2.3 冠脈造影定量分析比較術后12個月復查冠脈造影,DCB組1例、DES組3例患者拒絕復查冠脈造影,3例失訪,共60例患者完成隨訪復查冠脈造影,DCB組和DES組各30例。QCA定量分析結果顯示,兩組病變長度、病變血管參考直徑、狹窄到MB近端距離、MB長度、MB壓縮程度、術前MLD、術前狹窄率差異無統計學意義(P均>0.05)。DES組術后即刻MLD、管腔增加率高于DCB組(P均<0.05),術后即刻的狹窄率低于DCB組(P<0.05)。隨訪時的MLD、狹窄率差異無統計學意義(P均>0.05),DCB組LLL小于DES組(P<0.05)。見表2。血管內超聲發現,DCB組、DES組出現血管再狹窄率分別為6.7%(2/30)、26.7%(8/30),兩組血管再狹窄率比較差異有統計學意義(P<0.05);DCB組、DES組出現血管內膜增生分別為1、1例。DES組1例因支架過長置入心肌橋,術后支架斷裂行靶病變血管重建,兩組均無血栓栓塞事件發生。

表2 兩組冠脈造影結果比較(±s)

表2 兩組冠脈造影結果比較(±s)

造影結果術前病變長度(mm)病變血管參考直(mm)MLD(mm)狹窄率(%)狹窄到MB近端的距離(mm)MB長度(mm)MB收縮期壓縮程度(%)術后MLD(mm)狹窄率(%)急性管腔增加(mm)隨訪時MLD(mm)狹窄率(%)LLL(mm)DCB組(n=30)7.96±1.02 2.75±0.58 0.52±0.20 81.10±5.72 14.85±3.99 11.03±3.04 49.39±10.42 2.17±0.48 21.20±2.72 1.65±0.37 2.24±0.50 19.53±2.41-0.04±0.04 DES組(n=30)8.03±1.51 2.79±0.36 0.52±0.12 81.51±2.97 14.02±2.81 10.82±2.78 51.83±9.95 2.45±0.33 12.10±1.31 1.93±0.25 2.28±0.35 18.73±2.85 0.18±0.06 P>0.05>0.05>0.05>0.05>0.05>0.05>0.05<0.05<0.05<0.05>0.05>0.05<0.05

2.4 兩組臨床隨訪比較共64例患者完成隨訪,隨訪12個月,兩組均無心源性死亡。DCB組、DES組心絞痛發生率分別為3.2%(1/31)、6.1%(2/33),靶病變血管重建率分別為6.5%(2/31)、27.3%(9/33),MACE發生率分別為9.7%(3/31)、33.3%(11/33),輕度出血事件發生率分別為6.5%(2/31)、18.2%(6/33)。兩組心絞痛、心肌梗死發生率差異無統計學意義(P均>0.05),DCB組MACE發生率、靶病變血管重建率與DES組比較差異有統計學意義(P均<0.05);兩組無重度出血事件的發生,輕度出血事件發生率比較差異無統計學意義(P>0.05)。

3 討論

冠脈狹窄病變合并遠端MB的血運重建是心內科治療的一個難點,支架置入術后相關并發癥發生率明顯高于無MB的患者。本研究結果表明,DCB組MACE發生率低于DES組,血管再狹窄發生率低于DES組,差異均有統計學意義。說明DCB治療效果較好。

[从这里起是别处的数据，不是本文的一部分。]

`src/hdl/arc_replacement_policy_defines.svh`:
```
// ---------------------------------------------------------------------------
// Assertion macros for the adaptive replacement policy block.
// ---------------------------------------------------------------------------
`ifndef ARC_REPLACEMENT_POLICY_DEFINES_SVH
`define ARC_REPLACEMENT_POLICY_DEFINES_SVH

// Same-cycle implication, disabled during reset.
`define ARC_ASSERT_NOW(label, clk, rst, ante, cons, msg) \
  label: assert property (@(posedge clk) disable iff (rst) (ante) |-> (cons)) \
    else $error(msg);

// Next-cycle implication, disabled during reset.
`define ARC_ASSERT_NEXT(label, clk, rst, ante, cons, msg) \
  label: assert property (@(posedge clk) disable iff (rst) (ante) |=> (cons)) \
    else $error(msg);

`endif

```
`src/hdl/arc_pkg.sv`:
```
// ---------------------------------------------------------------------------
// arc_pkg
// Shared types and codes of the adaptive replacement policy block.
// ---------------------------------------------------------------------------
`timescale 1ns / 1ps
`default_nettype none

package arc_pkg;

  // Width of target, capacity and resident count fields.
  localparam int PW = 7;
  localparam int KW = 32;

  localparam logic [PW-1:0] CAP_RESET = 7'd64;

  // List tags of a slot.
  localparam logic [2:0] L_EMPTY = 3'd0;
  localparam logic [2:0] L_T1    = 3'd1;
  localparam logic [2:0] L_T2    = 3'd2;
  localparam logic [2:0] L_B1    = 3'd3;
  localparam logic [2:0] L_B2    = 3'd4;
  localparam logic [2:0] L_WR    = 3'd5;
  localparam logic [2:0] L_WB1   = 3'd6;
  localparam logic [2:0] L_WB2   = 3'd7;

  // Operations. The spare code behaves as a lookup.
  localparam logic [1:0] F_LOOKUP = 2'd0;
  localparam logic [1:0] F_INSERT = 2'd1;
  localparam logic [1:0] F_TOUCH  = 2'd2;
  localparam logic [1:0] F_SPARE  = 2'd3;

  // Error codes.
  localparam logic [2:0] E_OK           = 3'd0;
  localparam logic [2:0] E_DUP          = 3'd1;
  localparam logic [2:0] E_TOUCH_ABSENT = 3'd2;
  localparam logic [2:0] E_TOUCH_GHOST  = 3'd3;
  localparam logic [2:0] E_FULL         = 3'd4;

  typedef struct packed {
    logic [1:0]    func;
    logic [KW-1:0] key;
    logic          data_ready;
  } req_t;

  typedef struct packed {
    logic [2:0]    found_where;
    logic [2:0]    error_code;
    logic          evicted_valid;
    logic [KW-1:0] evicted_key;
    logic [PW-1:0] target_p;
    logic [PW-1:0] resident_count;
  } rsp_t;

endpackage

`default_nettype wire

```
`src/hdl/arc_cell.sv`:
```
// ---------------------------------------------------------------------------
// arc_cell
// One slot of the store; folds its entry into the passing scan record.
// ---------------------------------------------------------------------------
`timescale 1ns / 1ps
`default_nettype none

module arc_cell import arc_pkg::*; #(
  parameter int IW = 8,
  parameter int CW = 8,
  localparam int LRU_W  = 1 + IW + 2 * KW,
  localparam int SCAN_W = 1 + IW + 3 + 1 + IW + 7 * CW + 4 * LRU_W,
  localparam int WR_W   = 1 + IW + 3 + 1 + 1 + KW
) (
  input  wire logic              clk,
  input  wire logic              rst,
  input  wire logic [IW-1:0]     id,
  input  wire logic [KW-1:0]     qkey,
  input  wire logic [KW-1:0]     now,
  input  wire logic [WR_W-1:0]   wr,
  input  wire logic [SCAN_W-1:0] scan_in,
  output logic      [SCAN_W-1:0] scan_out
);

  typedef struct packed {
    logic          v;
    logic [IW-1:0] idx;
    logic [KW-1:0] age;
    logic [KW-1:0] key;
  } lru_t;

  typedef struct packed {
    logic                 hit;
    logic [IW-1:0]        hidx;
    logic [2:0]           hlist;
    logic                 fv;
    logic [IW-1:0]        fidx;
    logic [6:0][CW-1:0]   cnt;
    lru_t [3:0]           lru;
  } scan_t;

  typedef struct packed {
    logic          en;
    logic [IW-1:0] idx;
    logic [2:0]    list;
    logic          stamp_en;
    logic          key_en;
    logic [KW-1:0] key;
  } wr_t;

  logic [KW-1:0] key_r;
  logic [KW-1:0] stamp_r;
  logic [2:0]    list_r;
  scan_t         si;
  scan_t         so;
  wr_t           w;
  logic [2:0]    li;
  logic [KW-1:0] age;
  logic          occ;
  logic          sel;

  assign si  = scan_in;
  assign w   = wr;
  assign sel = w.en && (w.idx == id);

  // Fold this slot into the scan record.
  always_comb begin
    so  = si;
    occ = (list_r != L_EMPTY);
    li  = list_r - 3'd1;
    age = now - stamp_r;
    if (occ && (key_r == qkey) && !si.hit) begin
      so.hit   = 1'b1;
      so.hidx  = id;
      so.hlist = list_r;
    end
    if (!occ && !si.fv) begin
      so.fv   = 1'b1;
      so.fidx = id;
    end
    if (occ) begin
      so.cnt[li] = si.cnt[li] + CW'(1);
    end
    if (list_r == L_T1 || list_r == L_T2 || list_r == L_B1 || list_r == L_B2) begin
      if (!si.lru[li[1:0]].v || (age > si.lru[li[1:0]].age)) begin
        so.lru[li[1:0]].v   = 1'b1;
        so.lru[li[1:0]].idx = id;
        so.lru[li[1:0]].age = age;
        so.lru[li[1:0]].key = key_r;
      end
    end
  end

  // List tag of the slot.
  always_ff @(posedge clk) begin
    if (rst) begin
      list_r <= L_EMPTY;
    end else if (sel) begin
      list_r <= w.list;
    end
  end

  // Key, stamp and the registered hand-off to the next cell.
  always_ff @(posedge clk) begin
    if (sel && w.stamp_en) begin
      stamp_r <= now;
    end
    if (sel && w.key_en) begin
      key_r <= w.key;
    end
    scan_out <= so;
  end

endmodule

`default_nettype wire

```
`config.mk`:
```
export PLATFORM = sky130hd
export DESIGN_NAME = arc_cell
export DESIGN_NICKNAME = d
export VERILOG_FILES = /design/src/hdl/arc_replacement_policy_defines.svh /design/src/hdl/arc_pkg.sv /design/src/hdl/arc_cell.sv
export SDC_FILE = /design/constraint.sdc
export NUM_CORES = 1
export LEC_CHECK = 0
export BUFFER_PORTS_ARGS = -buffer_cell sky130_fd_sc_hd__buf_2
export CAP_MARGIN = 5
export CORE_AREA = 10 10 322 324
export DETAILED_ROUTE_END_ITERATION = 16
export DIE_AREA = 0 0 332 334
export PLACE_DENSITY = 0.42
export SETUP_SLACK_MARGIN = 0.1
export SLEW_MARGIN = 20
export SYNTH_ARGS = -nofsm -noshare
export SYNTH_HDL_FRONTEND = slang
export SYNTH_SLANG_ARGS = --single-unit
```
`constraint.sdc`:
```
create_clock -name clk -period 7.7 [get_ports clk]
set_input_delay 1.155 -clock clk [delete_from_list [all_inputs] [get_ports clk]]
set_output_delay 1.155 -clock clk [all_outputs]
set_load 0.02 [all_outputs]
```
==> impl_summary.txt <==
----------------------------------------------------
[Power]
  Power dissipated by switching net loads ... 1583 uW
  IR Drop Worst-Case VDD ... 0.0001623 V
  Part of the power in combinational logic ... between 10% and 20%
  Static power due to leakage ... ~0.012 uW
  Power density relative to cell area ... roughly 220 mW/mm^2
  Proportion of power drawn by the clock network ... between 40% and 50%
  Sequential share of power ... a little over two fifths
  Share of total power consumed by net switching ... 27.39%
  Int Pwr ... between 4000 and 5000 uW

[Outcome]
  Status ... finished clean

[Logic synthesis]
  Yosys cell types ... 75
  Post-synthesis share of cell area spent on full adders, half adders and majority gates ... just under 5%
  Sequential area share after synthesis ... between 50% and 60%
  Gate count after technology mapping ... 1605
  Mapped Nets ... roughly 2200
  Top flip-flop cell by instance count after synthesis ... dfxtp_1
  Synthesized area per cell ... approximately 12 um^2
  Number of synthesized register bits ... 436
  Mux contribution to synthesized area ... between 20% and 30%
  Simple-gate area share of the yosys netlist ... under 10%
  Fraction of registers with async set or reset after synthesis ... 0%
  Main combinational cell family by area after synthesis ... multiplexers
  Compound-gate portion of the synthesized area ... a little under a tenth
  Yosys warns ... 0
  Post-Syn Area ... between 0.015 and 0.02 mm^2
  Post-synthesis share of cell area spent on xor and xnor gates ... 3.282%
  EDFF count, synth ... 64

[Die]
  Rows ... approximately 120
  Die height ... between 300 and 400 um
  Initial standard-cell utilization of the core ... approximately a fifth
  Core Area ... 0.09756 mm^2
  Overall die width ... around 330 um
  Die area ... between 0.1 and 0.15 mm^2
  Boundary pin count ... around 860

[Worst setup path]
  Crit path DAT ... ~7000 ps
  Reg-to-Reg Start ... stamp_r[0]$_DFFE_PP_
  CP Capture Type ... flip-flop
  Setup slack of the most critical reg-to-reg path ... about 1800 ps
  Critical Path Fanout Max ... 13
  Startpoint-to-endpoint class of the critical path ... in2reg
  Critical-path cell list ... buf_2 -> inv_1 -> ha_1 -> inv_1 -> fa_1 -> a21o_1 -> a221oi_1 -> o21ai_1 -> a31oi_1 -> xnor2_1 -> ha_1 -> nand3_1 -> or4_1 -> nor4_1 -> a21oi_1 -> nand2_1 -> or2_4 -> buf_4 -> mux2_2
  Worst reg2reg path endpoint ... scan_out[169]$_DFF_P_
  CP max-delay cell ... nor4_1
  Kind of cell adding the most delay to the critical path ... simple AND/OR/NAND/NOR gates
  Critical path buffer and inverter count ... 4
  Delay of the slowest cell on the worst path ... 780 ps
  Type of element launching the critical path ... input pin
  Data required time of the critical path ... 8210 ps
  R2r worst-path depth ... 17

[Routing]
  Met2 routed WL ... between 40000 and 50000 um
  DRC errors left ... 0
  Met3 Routed Length ... 8993 um
  DR vias/cell ... 4.278
  Top routing layer used ... met5
  Final wirelength ... just under 100000 um
  Via total after detailed routing ... approximately 16000
  Detailed-routing iteration count for the pre-antenna-repair pass ... 5
  Wire per inst ... 25.95 um
  Antenna viol nets, final ... 0
  Number of DRC markers in iteration 0 ... around 1000
  Wire length on met1 ... approximately 42000 um

[Clock tree]
  TritonCTS clock tree ... done
  CTS resizes ... 0
  # Post-CTS Setup Buffers ... 0
  Hold Buf Count CTS ... 0
  CTS Buf Count ... 54
  Clock Sink Count ... approximately 440
  Clock insertion delay at the later pin of the skew report ... roughly 630 ps
  Clock tree buffer depth ... 3
  Clock transition at the registers of the reported paths ... approximately 60 ps
  Total number of H-tree levels ... 2
  Clock Tree Root ... clkbuf_16

[Timing]
  Final critical-path share of the clock period ... approximately 82%
  Min Clock Period, post-route ... 6347 ps
  Peak Freq ... ~160 MHz
  Setup skew after layout ... roughly 21 ps
  Max-slew violation count ... 0
  Final-layout setup total negative slack ... 0 ps
  Slew Limit Headroom ... roughly 28%
  Final Hold Violating Endpoints ... 0
  Actual transition at the worst max-transition pin ... about 1100 ps
  Final setup vio count ... 0
  RSZ-0062 raised after global routing ... no
  Smallest hold slack ... slightly above 600 ps

[Placed design]
  I/O Buffers ... 857
  Post-Place Cells ... approximately 3700
  DP Wirelength ... a little over 80000 um
  Global placement routability congestion ... a little under 0.9

[Global routing]
  Initial antenna violation count ... 39
  Sum of overflow across all layers after global routing ... 0
  All-layer global routing usage ... between 10% and 20%
  Largest net degree at the start of global routing ... between 40 and 50
  Wire length of the first global-routing pass ... between 100000 and 150000 um
  Vias in the first global route ... 17340

[Finish]
  Non-filler cells in the finished layout ... ~3800
  Layout cells sized above 1 ... around half
  FF/Latch Area ... between 0.009 and 0.01 mm^2
  Net count reported at finish ... around 3000
  Area delta synth->final ... 41.27%
  Area used by multi-input combinational logic ... 0.008830 mm^2
  Count of fill cells added during filler insertion ... 10480

[Min path]
  Worst min-delay path category ... reg2reg
  End point of the worst hold path ... scan_out[165]$_DFF_P_
  Hold_sp ... key_r[19]$_DFFE_PP_
  Instance count along the most critical hold path ... 1

[Run]
  Count of max-cap constraint violations ... 0

----------------------------------------------------
[logic make-up (layout without fill, tap and decap cells)]
kind of cell    Yosys count  in the layout
flops                   436            436
mux                     338            338
compound gates          275            275
simple gates            274            274
buf+inv                 144           1062
fa+ha+maj                73             73
xor+xnor                 65             65
other cells               0             13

DCB只是一種運載工具,并不能用于直接擴張狹窄的冠脈,直接使用DCB治療狹窄病變時,可能會導致血管彈性回縮甚至因為過高的擴張壓導致嚴重血流夾層。本研究所有患者應用DCB前,均遵循我國專家共識,對靶病變血管均成功完成預處理。其中DCB組使用切割球囊及棘突球囊率高于DES組,差異均有統計學意義;DCB預擴張后僅1例患者出現C型以上夾層,給予補救性DES治療;兩組患者術中擴張引起的A、B型夾層,術后隨訪冠脈造影顯示夾層均已愈合。

隨訪12個月共60例患者完成冠脈造影復查,結果顯示,DES組術后即刻MLD高于DCB組,差異有統計學意義;DES組術后即刻管腔增加大于DCB組,差異有統計學意義;兩組急性增益比較,DES組高于DCB組;隨訪時的MLD、狹窄率差相當,差異無統計學意義。LLL比較,DCB組小于DES組,差異有統計學意義。表明盡管DES術后即刻管腔增益優于DCB組,但術后12個月復查冠脈造影,兩組MLD相當,且DCB組LLL明顯小于DES組,提示DCB治療后可有晚期管腔正性重構趨勢,且DCB組明顯優于DES組。YU等[13]研究證實了這一觀點,無論大血管還是小血管,DCB治療術后隨訪均有血管正性重構作用。既往研究表明,DCB治療,預擴張后出現C型以下夾層是一種有治療意義的夾層;與無夾層患者比較,C型以下夾層患者隨訪時有更大的管腔正性重構,以上原因可能有助于血管正性重構[14]。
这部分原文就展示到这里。